Be brave. Take risks. Nothing can substitute experience.

There has been discussion about World of Warcraft’s Old World content ever since The Burning Crusade was announced, and the discussion has only grown with the ever nearing release of the Wrath of the Lich King expansion. The discussion mainly centres on revamping or removing the one to sixty levelling game for those players who have already completed it one or more times, but what’s really interesting to me is how much new content is now available to the casual non-raider.

I’ve been pootling around on my restoration spec. shaman, getting him ready for Wrath; I also have a paladin and a druid at level seventy, but this time around I feel that I’ll only have the enthusiasm to level one character all the way to level eighty, and since I roll with the Alliance, keeping my shaman going seemed like a good idea because they’re slightly less populous on the ground than paladins and druids. Added to this is the fact that if I do decide to level an alt I will almost certainly have to play a gnome death knight, if nothing other than to make m’colleague gnash his teeth and yank at his ear lobes in anguish as his eyes redden and fill with watery rage.

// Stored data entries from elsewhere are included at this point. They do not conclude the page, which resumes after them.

**src/common/tx_fifo_ctl_pkg.sv**
```systemverilog
// Purpose: Constants and carrier types for the transmit elastic FIFO control.
// Assumes: One clock, mclk, that stands for the divided multiplier clock.

package tx_fifo_ctl_pkg;

  // ----------------------------------------------------------------------
  // Register map
  // ----------------------------------------------------------------------
  localparam logic [7:0] TX_FIFO_CONTROL_ADDR = 8'h03;
  localparam int         CTL_FLUSH_BIT        = 0;
  localparam int         CTL_AUTO_BIT         = 1;
  localparam int         STAT_OVF_BIT         = 2;
  localparam logic [1:0] CTL_RESET            = 2'h0;

  // ----------------------------------------------------------------------
  // Timing
  // ----------------------------------------------------------------------
  localparam int         FLUSH_MIN_CYCLES = 8;
  localparam int         FLUSH_MAX_CYCLES = 10;
  localparam logic [3:0] FLUSH_WAIT       = 4'h8;
  localparam int         FIFO_DEPTH       = 16;
  localparam int         LOW_RATE_DIVIDE  = 8;

  typedef enum logic [1:0] {
    ST_RUN,
    ST_HOLD,
    ST_DRAIN
  } flush_state_e;

  typedef struct packed {
    logic       wr;
    logic [7:0] addr;
    logic [7:0] data;
  } reg_req_s;

endpackage

```
**src/hw/tx_fifo_ctl.sv**
```systemverilog
// Purpose: Transmit elastic FIFO recovery, overflow and aux clock control.
// Assumes: Inputs are synchronous to mclk; mclk stands for the clock
//          divided from the multiplier, at twice the parallel word rate.
// Notes:   The FIFO data path lives elsewhere; this block tracks its level.
`timescale 1ns/100ps
`default_nettype none

module tx_fifo_ctl
  import tx_fifo_ctl_pkg::*;
#(
  parameter int DEPTH = FIFO_DEPTH
)
(
  input  wire logic                     mclk,             // Clock.
  input  wire logic                     srst,             // Sync reset.
  input  wire logic                     host_mode,        // 1 = host mode.
  input  wire logic                     fifo_flush_pin,   // Flush input.
  input  wire logic                     fifo_write,       // Word written.
  input  wire logic                     fifo_read,        // Word read.
  input  wire logic                     multiplier_lock_raw, // Lock sense.
  input  wire logic                     aux_clock_rate_select, // 1 = slow.
  input  wire tx_fifo_ctl_pkg::reg_req_s reg_req,         // Register write.
  input  wire logic [7:0]               reg_rd_addr,      // Read address.
  output logic [7:0]                    reg_rdata,        // Read data.
  output logic                          overflow_out,     // FIFO overflow.
  output logic                          multiplier_lock_flag, // Locked.
  output logic                          aux_clock_out,    // Aux clock.
  output logic                          fifo_ready        // Not flushing.
);
  import tx_fifo_ctl_pkg::*;

  localparam int LW = $clog2(DEPTH + 1);
  localparam logic [LW-1:0] FULL_LEVEL = LW'(DEPTH);
  localparam logic [2:0] DIV_LAST = 3'(LOW_RATE_DIVIDE - 1);
  localparam int DRAIN_LO = FLUSH_MIN_CYCLES;
  localparam int DRAIN_HI = FLUSH_MAX_CYCLES;

  flush_state_e  state_q, state_d;
  logic [1:0]    ctl_q, ctl_d;
  logic [3:0]    drain_q, drain_d;
  logic [LW-1:0] level_q, level_d;
  logic [2:0]    div_q, div_d;
  logic          ovf_q, ovf_d;
  logic          aux_q, aux_d;
  logic          lock_q;
  logic          ready_q;
  logic [7:0]    rdata_q;

  // ----------------------------------------------------------------------
  // Flush request selection
  // ----------------------------------------------------------------------
  wire ctl_hit   = reg_req.wr && (reg_req.addr == TX_FIFO_CONTROL_ADDR);
  wire host_req  = ctl_q[CTL_FLUSH_BIT] || (ctl_q[CTL_AUTO_BIT] && ovf_q);
  wire flush_req = host_mode ? host_req
                             : fifo_flush_pin;
  wire running   = (state_q == ST_RUN);
  wire full      = (level_q == FULL_LEVEL);
  wire ovf_event = running && fifo_write && !fifo_read && full;
  wire drain_end = (state_q == ST_DRAIN) && (drain_q == FLUSH_WAIT - 4'h1);

  assign ctl_d = ctl_hit ? reg_req.data[1:0] : ctl_q;

  // ----------------------------------------------------------------------
  // Flush sequencer
  // ----------------------------------------------------------------------
  always_comb
  begin
    state_d = state_q;
    drain_d = 4'h0;
    unique case (state_q)
      ST_RUN:
      begin
        if (flush_req)
          state_d = ST_HOLD;
      end
      ST_HOLD:
      begin
        if (!flush_req)
          state_d = ST_DRAIN;
      end
      ST_DRAIN:
      begin
        drain_d = drain_q + 4'h1;
        if (flush_req)
          state_d = ST_HOLD;
        else if (drain_end)
          state_d = ST_RUN;
      end
    endcase
  end

  // The level is only meaningful while running; a flush empties the FIFO.
  always_comb
  begin
    level_d = '0;
    if (running && !flush_req)
    begin
      level_d = level_q;
      if (fifo_write && !fifo_read && !full)
        level_d = level_q + LW'(1);
      else if (fifo_read && !fifo_write && level_q != '0)
        level_d = level_q - LW'(1);
    end
  end

  // Clearing on the hold state lets a flush input tied to overflow
  // release itself; the set term wins should both ever meet.
  assign ovf_d = ovf_event || (ovf_q && state_q != ST_HOLD);

  // ----------------------------------------------------------------------
  // Aux clock divider
  // ----------------------------------------------------------------------
  wire div_wrap = (div_q == DIV_LAST);
  assign div_d = (aux_clock_rate_select && !div_wrap) ? div_q + 3'h1 : 3'h0;
  assign aux_d = (!aux_clock_rate_select || div_wrap)
                 ? !aux_q : aux_q;

  wire [7:0] rd_word = {5'h0, ovf_q, ctl_q};
  wire [7:0] rdata_d = (reg_rd_addr == TX_FIFO_CONTROL_ADDR) ? rd_word : 8'h00;

  always_ff @(posedge mclk)
  begin
    if (srst)
    begin
      state_q <= ST_HOLD;
      ctl_q   <= CTL_RESET;
      drain_q <= 4'h0;
      level_q <= '0;
      div_q   <= 3'h0;
      ovf_q   <= 1'b0;
      aux_q   <= 1'b0;
      lock_q  <= 1'b0;
      ready_q <= 1'b0;
      rdata_q <= 8'h00;
    end
    else
    begin
      state_q <= state_d;
      ctl_q   <= ctl_d;
      drain_q <= drain_d;
      level_q <= level_d;
      div_q   <= div_d;
      ovf_q   <= ovf_d;
      aux_q   <= aux_d;
      lock_q  <= multiplier_lock_raw;
      ready_q <= (state_d == ST_RUN);
      rdata_q <= rdata_d;
    end
  end

  assign reg_rdata            = rdata_q;
  assign overflow_out         = ovf_q;
  assign multiplier_lock_flag = lock_q;
  assign aux_clock_out        = aux_q;
  assign fifo_ready           = ready_q;
endmodule

`default_nettype wire

```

I’ve been joined in the game by Elf, a long time veteran campaigner in the lands of Azeroth, and a member of the distinguished League of Gentlemen Levellers, along with Zoso, myself and one other. Zoso is still happily(?) playing Warhammer Online, so yesterday Elf and myself headed in to Stratholme and waltzed through the place, quite literally performing the ancient Dance of Death as we gracefully and serenely slaughtered a path along the ancient streets of the city.

Ok, Elf did all the slaughtering; I mainly just refreshed Earth Shield on his character once in a while and spent the rest of the time gawping at my surroundings. Protection spec. warriors are quite, quite maddeningly powerful these days, it seems.

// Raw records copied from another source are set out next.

<file path="config.mk">
export PLATFORM = sky130hd
export DESIGN_NAME = compact_timer
export DESIGN_NICKNAME = d
export VERILOG_FILES = /design/src/rtl/compact_timer_pkg.sv /design/src/rtl/compact_timer.sv
export VERILOG_INCLUDE_DIRS = /design/src /design/src/rtl
export SDC_FILE = /design/constraint.sdc
export NUM_CORES = 1
export LEC_CHECK = 0
export BUFFER_PORTS_ARGS = -buffer_cell sky130_fd_sc_hd__buf_2
export CAP_MARGIN = 20
export CELL_PAD_IN_SITES_DETAIL_PLACEMENT = 1
export CELL_PAD_IN_SITES_GLOBAL_PLACEMENT = 2
export CORE_MARGIN = 2
export CORE_UTILIZATION = 37
export CTS_CLUSTER_DIAMETER = 200
export DETAILED_ROUTE_END_ITERATION = 7
export PLACE_DENSITY = 0.83
export SLEW_MARGIN = 10
export SYNTH_ARGS = -nofsm -noshare
export SYNTH_HDL_FRONTEND = slang
export SYNTH_SLANG_ARGS = --single-unit
export TNS_END_PERCENT = 10
</file>
<file path="constraint.sdc">
create_clock -name clk -period 7.1 [get_ports clk]
set_input_delay 0 -clock clk [delete_from_list [all_inputs] [get_ports clk]]
set_output_delay 0 -clock clk [all_outputs]
set_load 0.03 [all_outputs]
</file>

About halfway through it dawned on me how beautiful a place Stratholme is and I found myself pining for those days when it must have all been new and fresh and unknown. When raids of adventurers would struggle to make headway in the place, but every time they did, every time they forged onwards to the next challenge, they were faced with scenes that surely would produce awe and wonder in even the most hardened MMO veteran. As a city it’s probably not as large as Stormwind but it is as detailed, and that’s what boggled my mind. It’s not inherently beautiful, you understand: a city in ruins, it is a sprawl of crumbling decaying buildings often still on fire, which are infested with undead and other monstrosities; no, it’s the attention to detail that makes it beautiful in both design and experience, that makes it feel so much like a real city which has been abandoned and left for (the) dead. For example: the shops all have signs outside them, and being the inveterate role-player that I am, I couldn’t help wondering who these people were, and where they were now. I imagine there’s a website that details it all, but at that moment in time it infused me with the most delightful sense of astonishment and discovery, that feeling of witnessing something special and epic, a feeling that happens all too rarely in MMOs these days, which saddens me because it’s what MMOs should be about: awe, wonder, discovery, a sense of epic history, a sense of adventure.

A sense of adventure.

This is, I think, what MMOs so often overlook in their quest to be popular and appeal to the masses, they focus so much on the balance, the mechanics, the format and the structure of the game that they forget to add in that quintessential essence of adventure. This is what Blizzard did so well in World of Warcraft, they created so many vistas around the world, so many places and creatures that cause all but the most jaded of players to stop and gawp and marvel at the spectacle of it, to feel proud and content to have discovered and witnessed such a thing, and most importantly to have their desire to experience more fanned until it literally burns within them. This is what ‘experience’ should mean to a player of an MMO, not a two-tone bar that is filled when you kill umpteen thousand token creatures all alike, but a joyous memory of something that you will take away with you and reflect on months or years later, and that you will try to share with others in a way that makes them feel as you did when you experienced it, but which you will never be able to achieve, because the experience was uniquely yours.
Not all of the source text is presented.